楽天ROOMに自炊関連の商品をまとめています(随時更新)。

Markdown初心者が、はてなブログをemacsで書く

 はてなブログの初心者です。これまで、はてな記法を使ってブラウザで記事を書いていましたが、エディタに慣れないのに加えて、反応が遅く、時々、書きかけの記事が飛んでしまうなどと我慢ができなくなって、はてな記法からmarkdown記法に移行し、emacsで編集することを決意しました。

 そうは言っても、markdownについては全く知らないずぶの素人です。環境構築と、はてな投稿までの流れをまとめようと思います。基本的には、emacsで編集・プレビューし、はてなブログにインポートして、はてなのWebのGUIで図の引用や体裁を整えるというフローです。

1. markdown編集環境の構築

1.1 markdown編集環境の条件

 構築する編集環境の条件は、以下の通り。

  • OSは、ubuntu (できれば、raspbianも)
  • emacsエディタで原稿が書けること。
  • 基本的な操作はCUIであること。

 調べると、いろいろと出てきますが、emacsで良く使われるのは、markdown-mode.elのようです。

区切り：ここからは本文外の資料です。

`src/rtl/program_loader_pkg.sv`:
```
// Shared types and constants for the program loader: FSM states, error codes,
// frame header length.
package loader_pkg;

    typedef enum logic [3:0] {
        IDLE,
        CNT_HI,
        CNT_LO,
        PC_HI,
        PC_LO,
        DATA,
        CKSUM,
        RUN,
        ERROR
    } state_e;

    localparam logic [1:0] ERR_NONE  = 2'b00;
    localparam logic [1:0] ERR_COUNT = 2'b01;
    localparam logic [1:0] ERR_PC    = 2'b10;
    localparam logic [1:0] ERR_CKSUM = 2'b11;

    localparam int unsigned HDR_BYTES = 4;

    function automatic logic is_rx_state(input state_e s);
        return s inside {CNT_HI, CNT_LO, PC_HI, PC_LO, DATA, CKSUM};
    endfunction

endpackage

```
`src/rtl/program_loader_word_assembler.sv`:
```
// Packs four consecutive bytes (MSB first) into a 32-bit word and flags
// word_valid for one cycle once the fourth byte has been shifted in.
module word_assembler (
    input  logic        clk,
    input  logic        rst,
    input  logic        clear,
    input  logic        byte_valid,
    input  logic [7:0]  byte_data,
    output logic [1:0]  byte_idx,
    output logic        word_valid,
    output logic [31:0] word
);

    logic [1:0]  idx_q, idx_d;
    logic [31:0] shift_q, shift_d;
    logic        valid_q, valid_d;

    always_comb begin
        idx_d   = idx_q;
        shift_d = shift_q;
        valid_d = 1'b0;
        if (clear) begin
            idx_d = '0;
        end else if (byte_valid) begin
            shift_d = {shift_q[23:0], byte_data};
            idx_d   = idx_q + 2'd1;
            valid_d = (idx_q == 2'd3);
        end
    end

    always_ff @(posedge clk or posedge rst) begin
        if (rst) begin
            idx_q   <= '0;
            shift_q <= '0;
            valid_q <= 1'b0;
        end else begin
            idx_q   <= idx_d;
            shift_q <= shift_d;
            valid_q <= valid_d;
        end
    end

    assign byte_idx   = idx_q;
    assign word_valid = valid_q;
    assign word       = shift_q;

endmodule

```
`src/rtl/program_loader.sv`:
```
// Framed byte-stream program loader: writes the image into instruction memory,
// verifies the XOR checksum, then hands init_pc to the core and releases it.
module program_loader
    import loader_pkg::*;
#(
    parameter int unsigned ADDR_W    = 10,
    parameter int unsigned MAX_WORDS = 1024
) (
    input  logic              clk,
    input  logic              rst,
    input  logic              rx_valid,
    input  logic [7:0]        rx_data,
    output logic              rx_ready,
    input  logic              reload,
    output logic              instr_we,
    output logic [31:0]       instr_feed,
    output logic [ADDR_W-1:0] instr_write_address,
    output logic [ADDR_W-1:0] init_pc,
    output logic              proc_rst,
    output logic              load_done,
    output logic [1:0]        load_error
);

    state_e            state_q, state_d;
    logic              rx_ready_q, rx_ready_d;
    logic              proc_rst_q, proc_rst_d;
    logic              load_done_q, load_done_d;
    logic [1:0]        err_q, err_d;
    logic [15:0]       cnt_q, cnt_d;
    logic [7:0]        pc_hi_q, pc_hi_d;
    logic [7:0]        csum_q, csum_d;
    logic [ADDR_W-1:0] init_pc_q, init_pc_d;
    logic [ADDR_W-1:0] word_idx_q, word_idx_d;

    logic        accept;
    logic        asm_clear;
    logic [1:0]  byte_idx;
    logic        word_valid;
    logic [31:0] word;
    logic [15:0] cnt_new;
    logic [15:0] pc_new;

    assign accept  = rx_valid & rx_ready_q;
    assign cnt_new = {cnt_q[15:8], rx_data};
    assign pc_new  = {pc_hi_q, rx_data};

    word_assembler u_asm (
        .clk        (clk),
        .rst        (rst),
        .clear      (asm_clear),
        .byte_valid (accept && (state_q == DATA)),
        .byte_data  (rx_data),
        .byte_idx   (byte_idx),
        .word_valid (word_valid),
        .word       (word)
    );

    always_comb begin
        state_d    = state_q;
        cnt_d      = cnt_q;
        pc_hi_d    = pc_hi_q;
        err_d      = err_q;
        init_pc_d  = init_pc_q;
        asm_clear  = 1'b0;
        csum_d     = csum_q;
        word_idx_d = word_idx_q;

        // Word index advances during the write pulse, so it is current for the next word.
        if (word_valid) begin
            word_idx_d = word_idx_q + 1'b1;
        end
        if (accept && (state_q inside {CNT_HI, CNT_LO, PC_HI, PC_LO, DATA})) begin
            csum_d = csum_q ^ rx_data;
        end

        unique case (state_q)
            IDLE: begin
                state_d   = CNT_HI;
                csum_d    = '0;
                asm_clear = 1'b1;
            end
            CNT_HI: if (accept) begin
                cnt_d[15:8] = rx_data;
                state_d     = CNT_LO;
            end
            CNT_LO: if (accept) begin
                cnt_d[7:0] = rx_data;
                if ((cnt_new == 16'd0) || (32'(cnt_new) > MAX_WORDS)) begin
                    state_d = ERROR;
                    err_d   = ERR_COUNT;
                end else begin
                    state_d = PC_HI;
                end
            end
            PC_HI: if (accept) begin
                pc_hi_d = rx_data;
                state_d = PC_LO;
            end
            PC_LO: if (accept) begin
                if (pc_new >= cnt_q) begin
                    state_d = ERROR;
                    err_d   = ERR_PC;
                end else begin
                    init_pc_d = pc_new[ADDR_W-1:0];
                    state_d   = DATA;
                end
            end
            DATA: if (accept && (byte_idx == 2'd3)
                      && (32'(word_idx_q) == 32'(cnt_q) - 32'd1)) begin
                state_d = CKSUM;
            end
            CKSUM: if (accept) begin
                if (rx_data == csum_q) begin
                    state_d = RUN;
                end else begin
                    state_d = ERROR;
                    err_d   = ERR_CKSUM;
                end
            end
            RUN, ERROR: if (reload) begin
                state_d    = CNT_HI;
                err_d      = ERR_NONE;
                word_idx_d = '0;
                csum_d     = '0;
                asm_clear  = 1'b1;
            end
            default: state_d = IDLE;
        endcase

        rx_ready_d  = is_rx_state(state_d);
        proc_rst_d  = (state_d != RUN);
        load_done_d = (state_d == RUN);
    end

    always_ff @(posedge clk or posedge rst) begin
        if (rst) begin
            state_q     <= IDLE;
            rx_ready_q  <= 1'b0;
            proc_rst_q  <= 1'b1;
            load_done_q <= 1'b0;
            err_q       <= ERR_NONE;
            cnt_q       <= '0;
            pc_hi_q     <= '0;
            csum_q      <= '0;
            init_pc_q   <= '0;
            word_idx_q  <= '0;
        end else begin
            state_q     <= state_d;
            rx_ready_q  <= rx_ready_d;
            proc_rst_q  <= proc_rst_d;
            load_done_q <= load_done_d;
            err_q       <= err_d;
            cnt_q       <= cnt_d;
            pc_hi_q     <= pc_hi_d;
            csum_q      <= csum_d;
            init_pc_q   <= init_pc_d;
            word_idx_q  <= word_idx_d;
        end
    end

    assign rx_ready            = rx_ready_q;
    assign instr_we            = word_valid;
    assign instr_feed          = word;
    assign instr_write_address = word_idx_q;
    assign init_pc             = init_pc_q;
    assign proc_rst            = proc_rst_q;
    assign load_done           = load_done_q;
    assign load_error          = err_q;

endmodule

```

 markdown-mode.elの公式ページ: http://jblevins.org/projects/markdown-mode/

 今回は、ubuntuの15.10にmarkdown-mode.elをインストールして、この記事 を書きました。

1.2 markdown-mode.elのインストール

 ubuntuのレポジトリにmarkdown-modeがないかと調べてみると、 emacs-goodies-el パッケージに入っていました。よって、apt-getでインストー ル。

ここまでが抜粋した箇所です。